Corporate tax changes
House Bill 170 adds Alabama to the growing list of states that now require businesses to use the single-sales factor apportionment when determining state corporate income tax liability. Twenty-seven states and the District of Columbia now use single-sales factor apportionment formulas. Alabama had been using the traditional three-factor formula of property, payroll and sales, with a double-weighted sales factor.
As significantly, the new law repeals Alabama’s throwback rule. Under that rule, sales of tangible property which are untaxed in the destination state were ‘thrown back’ and included in the numerator of Alabama’s sales factor. With repeal, twenty-one states and the District of Columbia continue to impose throwback rules. Both single-sales factor apportionment and the elimination of throwback are effective for tax years beginning on or after Jan. 1, 2021.
Federal decoupling and modifications
The new law makes two significant changes with respect to federal conformity. First, the law decouples from the federal GILTI provisions under the Tax Cuts and Jobs Act effective retroactively to tax years beginning after Dec. 31, 2017. Accordingly, Alabama taxpayers will no longer pay tax on GILTI. Second, the new law changes how Alabama addresses the federal interest limitations under section 163(j), effective for tax years beginning on or after Jan. 1, 2021. The law allows consolidated group members filing separate Alabama returns to avoid a state-level limitation if the federal consolidated group is not limited under section 163(j). If however, there is a federal consolidated limitation, the state limitation is calculated on a separate entity basis. The federal provision generally limits a taxpayer’s business interest deductions for a taxable year to the sum of: 1) 30% of the taxpayer’s adjusted taxable income for that year, 2) its business interest income and 3) floor plan financing interest.
The new law exempts all federal COVID-19 relief from state taxation. The relief specifically exempted from Alabama income tax includes economic impact payments, advance refunds, grants and small business loans forgiven under the Paycheck Protection Program (PPP) under the Coronavirus Aid, Relief, and Economic Security Act (CARES Act) and the Consolidated Appropriations Act of 2021. The law also conforms to the federal treatment of PPP expenses.
House Bill 170 also creates an elective pass-through entity tax to circumvent the $10,000 federal state and local tax deduction limitation, effective for tax years beginning on or after Jan. 1, 2021. The law will allow all pass-through entities to be taxed at the state’s highest marginal individual income tax rate. Connecticut, Louisiana, Maryland, New Jersey, Oklahoma, Rhode Island and Wisconsin have adopted a version of a workaround tax for pass-through entities. Connecticut, the first state to adopt a workaround, is currently the only state where the tax is mandatory, rather than elective. Alabama pass-through entities considering electing into the new tax are cautioned that not all owners may benefit from such an election.
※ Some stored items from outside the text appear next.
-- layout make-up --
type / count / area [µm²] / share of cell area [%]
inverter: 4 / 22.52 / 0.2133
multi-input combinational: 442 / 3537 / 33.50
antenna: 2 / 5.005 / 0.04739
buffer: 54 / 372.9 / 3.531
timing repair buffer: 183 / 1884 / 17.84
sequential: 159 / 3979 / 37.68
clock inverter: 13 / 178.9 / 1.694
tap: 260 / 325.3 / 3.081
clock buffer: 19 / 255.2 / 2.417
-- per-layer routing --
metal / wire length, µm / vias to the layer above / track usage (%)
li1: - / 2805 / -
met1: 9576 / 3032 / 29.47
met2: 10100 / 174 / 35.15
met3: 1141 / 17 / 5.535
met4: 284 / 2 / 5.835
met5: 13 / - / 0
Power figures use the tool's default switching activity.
===== src/rtl/dp_jtag_master.sv =====
// JTAG scan sequencer: per command an optional IR scan, then an optional DR scan, back to Run-Test/Idle.
// Define DP_JTAG_MASTER_FREE_TCK_EN to keep tck running in IDLE (TAP held in Run-Test/Idle).
module dp_jtag_master #(
    parameter int DIV  = 2,
    parameter int IR_W = 5,
    parameter int DR_W = 32
) (
    input  logic            iclk,
    input  logic            trst,
    input  logic            cmd_valid,
    output logic            cmd_ready,
    input  logic            cmd_skip_ir,
    input  logic [IR_W-1:0] cmd_ir,
    input  logic [5:0]      cmd_len,
    input  logic [DR_W-1:0] cmd_dr,
    output logic            rsp_valid,
    output logic [IR_W-1:0] rsp_ir,
    output logic [DR_W-1:0] rsp_dr,
    output logic            busy,
    output logic            tck,
    output logic            tms,
    output logic            tdi,
    input  logic            tdo
);
    localparam int LW   = $clog2(DR_W + 1);
    localparam int IRCW = $clog2(IR_W + 1);
    localparam int CW0  = (LW > 3) ? LW : 3;
    localparam int CW   = (IRCW > CW0) ? IRCW : CW0;
    localparam int DIVW = (DIV > 1) ? $clog2(DIV) : 1;

    typedef enum logic [3:0] {
        S_RST, S_IDLE, S_IR_HDR, S_IR_SHIFT, S_IR_TAIL,
        S_DR_HDR, S_DR_SHIFT, S_DR_TAIL, S_DONE
    } state_t;

    state_t          r_state, w_next;
    logic [CW-1:0]   r_cnt;
    logic [DIVW-1:0] r_div;
    logic            r_tck;
    logic [IR_W-1:0] r_ir, r_ir_sh, r_rsp_ir;
    logic [DR_W-1:0] r_dr, r_dr_sh, r_rsp_dr;
    logic [LW-1:0]   r_len, w_len_clamp;
    logic [CW-1:0]   w_len_m1;
    logic            w_run, w_phase_end, w_rise, w_fall, w_last;
    logic            w_tms, w_tdi, w_accept, w_ready;

    assign w_len_clamp = (int'(cmd_len) > DR_W) ? LW'(DR_W) : LW'(cmd_len);
    assign w_len_m1    = CW'(r_len) - CW'(1);
    assign w_phase_end = (r_div == DIVW'(DIV - 1));
    assign w_rise      = w_run && !r_tck && w_phase_end;
    assign w_fall      = w_run &&  r_tck && w_phase_end;

`ifdef DP_JTAG_MASTER_FREE_TCK_EN
    // Accept only at a tck falling point so the header starts on a fresh low phase.
    assign w_run   = (r_state != S_DONE);
    assign w_ready = (r_state == S_IDLE) && w_fall;
`else
    assign w_run   = (r_state != S_IDLE) && (r_state != S_DONE);
    assign w_ready = (r_state == S_IDLE);
`endif

    assign w_accept  = cmd_valid && w_ready;
    assign cmd_ready = w_ready;
    assign busy      = (r_state != S_IDLE);
    assign rsp_valid = (r_state == S_DONE);
    assign rsp_ir    = r_rsp_ir;
    assign rsp_dr    = r_rsp_dr;
    assign tck       = r_tck;
    assign tms       = w_tms;
    assign tdi       = w_tdi;

    // Each state spans a number of tck periods; it advances at the period's closing fall.
    always_comb begin
        w_next = r_state;
        w_tms  = 1'b0;
        w_tdi  = 1'b0;
        w_last = 1'b0;
        unique case (r_state)
            S_RST: begin
                w_tms  = (r_cnt < CW'(5));
                w_last = (r_cnt == CW'(5));
                if (w_fall && w_last) w_next = S_IDLE;
            end
            S_IDLE: begin
                w_last = 1'b1;
                if (w_accept) begin
                    if (!cmd_skip_ir)         w_next = S_IR_HDR;
                    else if (cmd_len != 6'd0) w_next = S_DR_HDR;
                    else                      w_next = S_DONE;
                end
            end
            S_IR_HDR: begin
                w_tms  = (r_cnt < CW'(2));
                w_last = (r_cnt == CW'(3));
                if (w_fall && w_last) w_next = S_IR_SHIFT;
            end
            S_IR_SHIFT: begin
                w_tdi  = r_ir[0];
                w_last = (r_cnt == CW'(IR_W - 1));
                w_tms  = w_last;
                if (w_fall && w_last) w_next = S_IR_TAIL;
            end
            S_IR_TAIL: begin
                w_tms  = (r_cnt == CW'(0));
                w_last = (r_cnt == CW'(1));
                if (w_fall && w_last) w_next = (r_len != '0) ? S_DR_HDR : S_DONE;
            end
            S_DR_HDR: begin
                w_tms  = (r_cnt == CW'(0));
                w_last = (r_cnt == CW'(2));
                if (w_fall && w_last) w_next = S_DR_SHIFT;
            end
            S_DR_SHIFT: begin
                w_tdi  = r_dr[0];
                w_last = (r_cnt == w_len_m1);
                w_tms  = w_last;
                if (w_fall && w_last) w_next = S_DR_TAIL;
            end
            S_DR_TAIL: begin
                w_tms  = (r_cnt == CW'(0));
                w_last = (r_cnt == CW'(1));
                if (w_fall && w_last) w_next = S_DONE;
            end
            S_DONE:  w_next = S_IDLE;
            default: w_next = S_RST;
        endcase
    end

    always_ff @(posedge iclk or negedge trst) begin
        if (!trst) begin
            r_state  <= S_RST;
            r_cnt    <= '0;
            r_div    <= '0;
            r_tck    <= 1'b0;
            r_ir     <= '0;
            r_dr     <= '0;
            r_len    <= '0;
            r_ir_sh  <= '0;
            r_dr_sh  <= '0;
            r_rsp_ir <= '0;
            r_rsp_dr <= '0;
        end else begin
            r_state <= w_next;

            if (w_run) begin
                if (w_phase_end) begin
                    r_div <= '0;
                    r_tck <= ~r_tck;
                end else begin
                    r_div <= r_div + DIVW'(1);
                end
            end else begin
                r_div <= '0;
                r_tck <= 1'b0;
            end

            if (w_fall) r_cnt <= w_last ? '0 : r_cnt + CW'(1);

            // Command words double as tdi shift registers, LSB first.
            if (w_accept) begin
                r_ir  <= cmd_ir;
                r_dr  <= cmd_dr;
                r_len <= w_len_clamp;
            end else begin
                if (w_fall && r_state == S_IR_SHIFT) r_ir <= r_ir >> 1;
                if (w_fall && r_state == S_DR_SHIFT) r_dr <= r_dr >> 1;
            end

            if (r_state == S_DONE)
                r_ir_sh <= '0;
            else if (w_rise && r_state == S_IR_SHIFT)
                r_ir_sh <= {tdo, r_ir_sh[IR_W-1:1]};

            // Capture fills from the MSB; short scans are right-aligned once complete.
            if (r_state == S_DONE)
                r_dr_sh <= '0;
            else if (w_rise && r_state == S_DR_SHIFT)
                r_dr_sh <= {tdo, r_dr_sh[DR_W-1:1]};
            else if (w_fall && w_last && r_state == S_DR_SHIFT)
                r_dr_sh <= r_dr_sh >> (DR_W - int'(r_len));

            if (w_next == S_DONE && r_state != S_DONE) begin
                r_rsp_ir <= r_ir_sh;
                r_rsp_dr <= r_dr_sh;
            end
        end
    end
endmodule
[src/rtl/uart_rx_frame_ctrl.sv]
`default_nettype none
// ============================================================================
// Module      : uart_rx_frame_ctrl
// Description : UART receive frame controller. Walks a frame through
//               START / DATA / PARITY / STOP using an external edge/bit
//               counter, samples each bit near its centre, checks parity
//               and stop bit, and presents good bytes with a one-cycle
//               strobe.
//               Build option UART_RX_MAJORITY_EN: when defined, each bit is
//               a 3-sample majority vote around the bit centre; otherwise a
//               single centre sample is used.
// Revision    : 1.0 - initial release
// ============================================================================
module uart_rx_frame_ctrl (
  input  logic       clk,
  input  logic       rst,
  input  logic       RX_IN,
  input  logic       PAR_EN,
  input  logic       PAR_TYP,
  input  logic [5:0] Prescale,
  input  logic [4:0] edge_cnt,
  input  logic [3:0] bit_cnt,
  output logic       cnt_enable,
  output logic [7:0] P_DATA,
  output logic       data_valid,
  output logic       par_err,
  output logic       stp_err
);

  typedef enum logic [2:0] {
    S_IDLE   = 3'd0,
    S_START  = 3'd1,
    S_DATA   = 3'd2,
    S_PARITY = 3'd3,
    S_STOP   = 3'd4
  } state_t;

  state_t     r_state;
  state_t     w_next;

  logic       r_par_en;
  logic       r_par_typ;
  logic [7:0] r_shift;
  logic [2:0] r_data_idx;   // data EOBs seen so far; backs up bit_cnt for exit
  logic       r_sampled;

  logic [5:0] w_edge;
  logic [5:0] w_half;
  logic [5:0] w_last;
  logic       w_eob;
  logic       w_data_last;
  logic       w_exp_par;
  logic [2:0] w_bit_idx;
  logic       w_bit_ok;

  assign w_edge = {1'b0, edge_cnt};
  assign w_half = {1'b0, Prescale[5:1]};
  // Out-of-range prescales fall back to the 5-bit counter ceiling so EOB
  // always arrives and the FSM cannot stall.
  assign w_last = ((Prescale == 6'd0) || (Prescale > 6'd32)) ? 6'd31 : (Prescale - 6'd1);
  assign w_eob  = (r_state != S_IDLE) && (w_edge >= w_last);

  // Leave DATA on the 8th data bit, even if the counter misreports bit_cnt.
  assign w_data_last = (bit_cnt >= 4'd8) || (r_data_idx == 3'd7);
  assign w_exp_par   = (^r_shift) ^ r_par_typ;
  // bit_cnt 1..8 maps to shift bit 0..7 (bit_cnt 8 wraps to 0-1 = 7).
  assign w_bit_idx   = bit_cnt[2:0] - 3'd1;
  assign w_bit_ok    = (bit_cnt >= 4'd1) && (bit_cnt <= 4'd8);

`ifdef UART_RX_MAJORITY_EN
  logic r_s0;
  logic r_s1;

  // Capture the two early samples that precede the majority decision.
  always_ff @(posedge clk or posedge rst) begin
    if (rst) begin
      r_s0 <= 1'b0;
      r_s1 <= 1'b0;
    end else if (r_state != S_IDLE) begin
      if (w_edge == (w_half - 6'd1)) r_s0 <= RX_IN;
      if (w_edge == w_half)          r_s1 <= RX_IN;
    end
  end

  // Register the majority of the three samples on the third sample point.
  always_ff @(posedge clk or posedge rst) begin
    if (rst) begin
      r_sampled <= 1'b0;
    end else if ((r_state != S_IDLE) && (w_edge == (w_half + 6'd1))) begin
      r_sampled <= (r_s0 & r_s1) | (r_s0 & RX_IN) | (r_s1 & RX_IN);
    end
  end
`else
  // Register a single sample taken at the bit centre.
  always_ff @(posedge clk or posedge rst) begin
    if (rst) begin
      r_sampled <= 1'b0;
    end else if ((r_state != S_IDLE) && (w_edge == w_half)) begin
      r_sampled <= RX_IN;
    end
  end
`endif

  // State register.
  always_ff @(posedge clk or posedge rst) begin
    if (rst) r_state <= S_IDLE;
    else     r_state <= w_next;
  end

  // Next-state decode and counter enable.
  always_comb begin
    w_next     = r_state;
    cnt_enable = 1'b1;
    case (r_state)
      S_IDLE: begin
        cnt_enable = 1'b0;
        if (!RX_IN) w_next = S_START;
      end
      S_START: begin
        if (w_eob) w_next = r_sampled ? S_IDLE : S_DATA;
      end
      S_DATA: begin
        if (w_eob && w_data_last) w_next = r_par_en ? S_PARITY : S_STOP;
      end
      S_PARITY: begin
        if (w_eob) w_next = S_STOP;
      end
      S_STOP: begin
        if (w_eob) w_next = S_IDLE;
      end
      default: begin
        w_next = S_IDLE;
      end
    endcase
  end

  // Frame datapath: config latch, shift register, error flags and output byte.
  always_ff @(posedge clk or posedge rst) begin
    if (rst) begin
      r_par_en   <= 1'b0;
      r_par_typ  <= 1'b0;
      r_shift    <= 8'h00;
      r_data_idx <= 3'd0;
      par_err    <= 1'b0;
      stp_err    <= 1'b0;
      P_DATA     <= 8'h00;
      data_valid <= 1'b0;
    end else begin
      data_valid <= 1'b0;
      case (r_state)
        S_IDLE: begin
          if (!RX_IN) begin
            r_par_en   <= PAR_EN;
            r_par_typ  <= PAR_TYP;
            r_data_idx <= 3'd0;
            par_err    <= 1'b0;
            stp_err    <= 1'b0;
          end
        end
        S_DATA: begin
          if (w_eob) begin
            if (w_bit_ok) r_shift[w_bit_idx] <= r_sampled;
            r_data_idx <= r_data_idx + 3'd1;
          end
        end
        S_PARITY: begin
          if (w_eob) par_err <= (r_sampled != w_exp_par);
        end
        S_STOP: begin
          if (w_eob) begin
            stp_err <= ~r_sampled;
            if (!par_err && r_sampled) begin
              P_DATA     <= r_shift;
              data_valid <= 1'b1;
            end
          end
        end
        default: begin
        end
      endcase
    end
  end

endmodule
`default_nettype wire
[config.mk]
export PLATFORM = sky130hd
export DESIGN_NAME = uart_rx_frame_ctrl
export DESIGN_NICKNAME = d
export VERILOG_FILES = /design/src/rtl/uart_rx_frame_ctrl.sv
export SDC_FILE = /design/constraint.sdc
export NUM_CORES = 1
export LEC_CHECK = 0
export BUFFER_PORTS_ARGS = -buffer_cell sky130_fd_sc_hd__buf_4
export CORE_MARGIN = 2
export CORE_UTILIZATION = 48
export CTS_CLUSTER_DIAMETER = 200
export DETAILED_ROUTE_END_ITERATION = 10
export PLACE_DENSITY = 0.7
export REMOVE_ABC_BUFFERS = 1
export SYNTH_ARGS = -nofsm -noshare
export SYNTH_HDL_FRONTEND = slang
export SYNTH_SLANG_ARGS = --single-unit
[constraint.sdc]
create_clock -name clk -period 2.1 [get_ports clk]
set_input_delay 0.315 -clock clk [delete_from_list [all_inputs] [get_ports clk]]
set_output_delay 0.315 -clock clk [all_outputs]
set_load 0.02 [all_outputs]
File: config.mk
export PLATFORM = sky130hd
export DESIGN_NAME = keccak_sponge_ctrl
export DESIGN_NICKNAME = d
export VERILOG_FILES = /design/src/rtl/keccak_sponge_ctrl.sv
export SDC_FILE = /design/constraint.sdc
export NUM_CORES = 2
export LEC_CHECK = 0
export ABC_AREA = 1
export CAP_MARGIN = 15
export CORE_AREA = 2 2 657 659
export CTS_BUF_LIST = sky130_fd_sc_hd__clkbuf_4 sky130_fd_sc_hd__clkbuf_8
export CTS_CLUSTER_DIAMETER = 100
export CTS_CLUSTER_SIZE = 30
export DETAILED_ROUTE_END_ITERATION = 12
export DIE_AREA = 0 0 659 661
export SYNTH_ARGS = -nofsm -noshare
export SYNTH_HDL_FRONTEND = slang
export SYNTH_SLANG_ARGS = --single-unit
File: constraint.sdc
create_clock -name clk -period 2.58 [get_ports clk]
set_clock_uncertainty 0.1 [all_clocks]
set_input_delay 0.645 -clock clk [delete_from_list [all_inputs] [get_ports clk]]
set_output_delay 0.645 -clock clk [all_outputs]
set_load 0.02 [all_outputs]
File: src/rtl/keccak_sponge_ctrl.sv
`default_nettype none
// ---------------------------------------------------------------------------
// keccak_sponge_ctrl : SHA3 sponge sequencer (pad10*1, 0x06 suffix) for one
// single-cycle keccak core. Revision 1.0
// ---------------------------------------------------------------------------
module keccak_sponge_ctrl #(
  parameter int D = 224,
  parameter int B = 1600,
  parameter int R = B - 2*D,
  parameter int W = 64
) (
  input  logic                     clk,
  input  logic                     reset,
  input  logic [W-1:0]             in_data,
  input  logic                     in_valid,
  input  logic                     in_last,
  input  logic [$clog2(W/8+1)-1:0] in_bytes,
  output logic                     in_ready,
  output logic [R-1:0]             core_message,
  output logic                     core_enable,
  output logic                     core_clear,
  input  logic [D-1:0]             core_digest,
  output logic [D-1:0]             digest,
  output logic                     digest_valid,
  input  logic                     digest_ready,
  output logic                     busy
);

  localparam int c_NW = R / W;
  localparam int c_NB = W / 8;
  localparam int c_RB = R / 8;
  localparam int c_CW = $clog2(c_NW);
  localparam int c_IW = $clog2(c_RB);
  localparam int c_BW = $clog2(W/8 + 1);
  localparam logic [c_CW-1:0] c_LASTW = c_CW'(c_NW - 1);
  localparam logic [c_BW-1:0] c_FULLB = c_BW'(c_NB);
  localparam logic [R-1:0] c_PAD_ONLY = {8'h06, {(R-16){1'b0}}, 8'h80};

  localparam logic [2:0] c_IDLE        = 3'd0;
  localparam logic [2:0] c_CLEAR       = 3'd1;
  localparam logic [2:0] c_FILL        = 3'd2;
  localparam logic [2:0] c_ABSORB      = 3'd3;
  localparam logic [2:0] c_PAD         = 3'd4;
  localparam logic [2:0] c_ABSORB_LAST = 3'd5;
  localparam logic [2:0] c_ABSORB_FIN  = 3'd6;
  localparam logic [2:0] c_OUT         = 3'd7;

  logic [2:0]      r_state, w_next;
  logic [c_CW-1:0] r_count;
  logic [R-1:0]    r_buf;
  logic [c_IW-1:0] r_pad_idx;
  logic            r_exact;

  logic            w_accept;
  logic [c_BW-1:0] w_nb;
  logic [W-1:0]    w_word;
  logic [R-1:0]    w_padded;

  assign w_accept = (r_state == c_FILL) && in_valid;
  assign w_nb     = (in_bytes > c_FULLB) ? c_FULLB : in_bytes;

  // Tail bytes beyond the valid count are forced to zero before packing.
  always_comb begin
    w_word = in_data;
    for (int i = 0; i < c_NB; i++) begin
      if (in_last && (i >= int'(w_nb)))
        w_word[W-1-8*i -: 8] = 8'h00;
    end
  end

  always_comb begin
    w_padded = r_buf;
    for (int j = 0; j < c_RB; j++) begin
      if (j == int'(r_pad_idx))
        w_padded[R-1-8*j -: 8] = w_padded[R-1-8*j -: 8] | 8'h06;
    end
    w_padded[7:0] = w_padded[7:0] | 8'h80;
  end

  always_ff @(posedge clk or negedge reset) begin
    if (!reset) r_state <= c_IDLE;
    else        r_state <= w_next;
  end

  always_comb begin
    w_next = r_state;
    case (r_state)
      c_IDLE:        w_next = c_CLEAR;
      c_CLEAR:       w_next = c_FILL;
      c_FILL: begin
        if (w_accept) begin
          if (in_last)                 w_next = c_PAD;
          else if (r_count == c_LASTW) w_next = c_ABSORB;
        end
      end
      c_ABSORB:      w_next = c_FILL;
      c_PAD:         w_next = r_exact ? c_ABSORB_LAST : c_ABSORB_FIN;
      c_ABSORB_LAST: w_next = c_ABSORB_FIN;
      c_ABSORB_FIN:  w_next = c_OUT;
      c_OUT:         w_next = digest_ready ? c_CLEAR : c_OUT;
      default:       w_next = c_IDLE;
    endcase
  end

  always_ff @(posedge clk or negedge reset) begin
    if (!reset) begin
      r_count   <= '0;
      r_buf     <= '0;
      r_pad_idx <= '0;
      r_exact   <= 1'b0;
    end else begin
      case (r_state)
        c_CLEAR, c_ABSORB: begin
          r_count <= '0;
          r_buf   <= '0;
        end
        c_FILL: begin
          if (w_accept) begin
            for (int k = 0; k < c_NW; k++) begin
              if (r_count == c_CW'(k))
                r_buf[R-1-k*W -: W] <= w_word;
            end
            if (in_last) begin
              r_pad_idx <= c_IW'(int'(r_count) * c_NB + int'(w_nb));
              r_exact   <= (r_count == c_LASTW) && (w_nb == c_FULLB);
            end else if (r_count != c_LASTW) begin
              r_count <= r_count + c_CW'(1);
            end
          end
        end
        // An exactly full final block is absorbed unchanged first.
        c_PAD:         if (!r_exact) r_buf <= w_padded;
        c_ABSORB_LAST: r_buf <= c_PAD_ONLY;
        default: ;
      endcase
    end
  end

  // The core is idle during OUT, so its digest is stable while it is held.
  always_comb begin
    in_ready     = (r_state == c_FILL);
    core_clear   = (r_state == c_CLEAR);
    core_enable  = (r_state == c_ABSORB) || (r_state == c_ABSORB_LAST) ||
                   (r_state == c_ABSORB_FIN);
    core_message = core_enable ? r_buf : '0;
    digest_valid = (r_state == c_OUT);
    digest       = digest_valid ? core_digest : '0;
    busy         = (r_state != c_IDLE) && !((r_state == c_FILL) && (r_count == '0));
  end

endmodule
`default_nettype wire
# Yosys cells after proc, flatten, opt, wreduce, memory -nomap -nowiden
# Index checks and enable logic that the tools add are counted.
# totals
register_bits,1169
out_inout_bits,1381
# classes
addsub,2
magnitude_cmp,9
n_eq_ne,336
muxes,186
n_bitwise,1
n_reduce_logical,189
# ops
cell,n
1152-bit one-hot mux with 4 select lines,1
1152-bit two-way mux,2
64-bit two-way mux,18
1147-bit two-way mux,1
5-bit AND reduction,144
"8-bit equality test, first input constant",80
3-bit two-way mux,148
"2-bit inequality test, second input constant",146
"7-bit by 8-bit equality test with 1-bit output, first input constant",32
224-bit two-way mux,1
"6-bit by 8-bit equality test with 1-bit output, first input constant",16
4-bit AND reduction,20
"5-bit by 8-bit equality test with 1-bit output, first input constant",8
8-bit two-way mux,8
"5-bit by 4-bit equality test with 1-bit output, second input constant",8
"2-bit by 1-bit inequality test with 1-bit output, second input constant",20
"4-bit by 8-bit equality test with 1-bit output, first input constant",4
3-bit one-hot mux with 7 select lines,1
"5-bit by 3-bit equality test with 1-bit output, second input constant",4
"3-bit by 8-bit equality test with 1-bit output, first input constant",2
"3-bit by 4-bit greater-or-equal comparator with 1-bit output, first input constant",4
5-bit two-way mux,3
"3-bit equality test, second input constant",4
1-bit logical AND,12
29 further kinds,36

# Longest topological paths before layout
# depth
word_depth,8
ltp_mapped,12
ltp_nobuf,12

# Worst setup path after synthesis
# No wires, ideal clock.
# synth_path
kind,register -> output
start,register r_state[2]
end,output port core_message[210]
arrival_ns,1.889
required_time_ns,1.835
slack_ns,-0.054
stages_incl_launch_ff,11
cell_sequence,dfrtp_1 > buf_4 > nand2_2 > nand2_1 > o21bai_1 > nand2_1 > inv_2 > buf_2 > buf_2 > buf_2 > nor2_1
# synth_via
elab_chain_len,4
word_cells_on_any_way,6
cone_classes,3 x eq/ne; 1 x mux; 2 x reduce/logical
# synth_lines
element,line,text
start: declaration,48,"logic [2:0] r_state, w_next;"
start signal: assignment,81,if (!reset) r_state <= c_IDLE;
start signal: assignment,82,else r_state <= w_next;
3-bit by 2-bit equality test with 1-bit output or 3-bit equality test (tied branches),143,core_enable = (r_state == c_ABSORB) || (r_state == c_ABSORB_LAST) ||
1-bit logical OR,143,
1-bit logical OR *,143,
via core_enable,20,"output logic core_enable,"
1152-bit two-way mux *,145,core_message = core_enable ? r_buf : '0;
end: declaration,19,"output logic [R-1:0] core_message,"
# The timed path passes the listed nets; every way through them passes the cells marked *.

# Final worst setup path
# layout_path
start,register r_state[2]
end,output port core_message[762]
# layout_via
elab_chain_len,4
word_cells_on_any_way,6
cone_classes,3 x eq/ne; 1 x mux; 2 x reduce/logical
# layout_lines
element,line
3-bit by 2-bit equality test with 1-bit output or 3-bit equality test (tied branches),143
1-bit logical OR,143
1-bit logical OR *,143
1152-bit two-way mux *,145
# Every way passes the cells marked *; elsewhere a longest branch is shown, timed or not.
$ cat config.mk
export PLATFORM = sky130hd
export DESIGN_NAME = dffsr_async_ctl_seq_flat
export DESIGN_NICKNAME = d
export VERILOG_FILES = /design/src/rtl/dffsr_async_ctl_seq_if.sv /design/src/rtl/dffsr_async_ctl_seq.sv /design/src/flat_wrapper.sv
export SDC_FILE = /design/constraint.sdc
export NUM_CORES = 1
export LEC_CHECK = 0
export CAP_MARGIN = 5
export CELL_PAD_IN_SITES_DETAIL_PLACEMENT = 0
export CELL_PAD_IN_SITES_GLOBAL_PLACEMENT = 1
export CORE_UTILIZATION = 36
export CTS_BUF_LIST = sky130_fd_sc_hd__clkbuf_4
export CTS_CLUSTER_DIAMETER = 60
export DETAILED_ROUTE_END_ITERATION = 12
export PLACE_DENSITY_LB_ADDON = 0.1
export RECOVER_POWER = 25
export SLEW_MARGIN = 30
export SYNTH_ARGS = -nofsm -noshare
export SYNTH_HDL_FRONTEND = slang
export SYNTH_SLANG_ARGS = --single-unit
$ cat constraint.sdc
create_clock -name clk_i -period 1.9 [get_ports clk_i]
set_clock_uncertainty 0.15 [all_clocks]
set_input_delay 0.285 -clock clk_i [delete_from_list [all_inputs] [get_ports clk_i]]
set_output_delay 0.285 -clock clk_i [all_outputs]
set_load 0.005 [all_outputs]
As in other states that have adopted the workaround tax, making the election may, or may not, create significant tax savings when aggregating federal and state tax liabilities.
Credits and incentives
House Bill 192, signed into law the same day as House Bill 170, reinstates and expands the credits and incentives under the Growing Alabama Act (which had expired in 2020). The new law expands the available credits to the financial institutions excise tax, the insurance premium tax, and the public utility license tax. The annual cap for the credits was increased from $10 million to $20 million. The credit is available for corporations and individuals who contribute cash to state and local economic development organizations that create economic growth in industrial sites, industrial and research parks, inland ports and intermodal facilities, and STEM marketing and accelerator programs. The new law also extends the dates and increases the cap on job credits for the Alabama Jobs Act.
The various changes to the Alabama tax system will significantly affect both large and small businesses in the state. For example, the new singles sales-factor apportionment formula could create substantial tax savings for businesses that export products but have significant property and payroll in Alabama. Conversely, businesses selling into Alabama should be cognizant of this change as the absence of a property and payroll may no longer provide relief. The repeal of the throwback rule will affect companies selling into states in which they enjoy protections under federal law P.L. 86-272, the federal safe harbor prohibiting a state from imposing a net income tax on a seller's business activity if it is limited to the solicitation of orders for sales of tangible personal property.
The GILTI exclusion may affect Alabama companies doing business with related parties overseas. The changes to the state treatment of the section 163(j) limitation is likely to have even broader ramifications as the federal interest limitation affected a broad range of domestic businesses.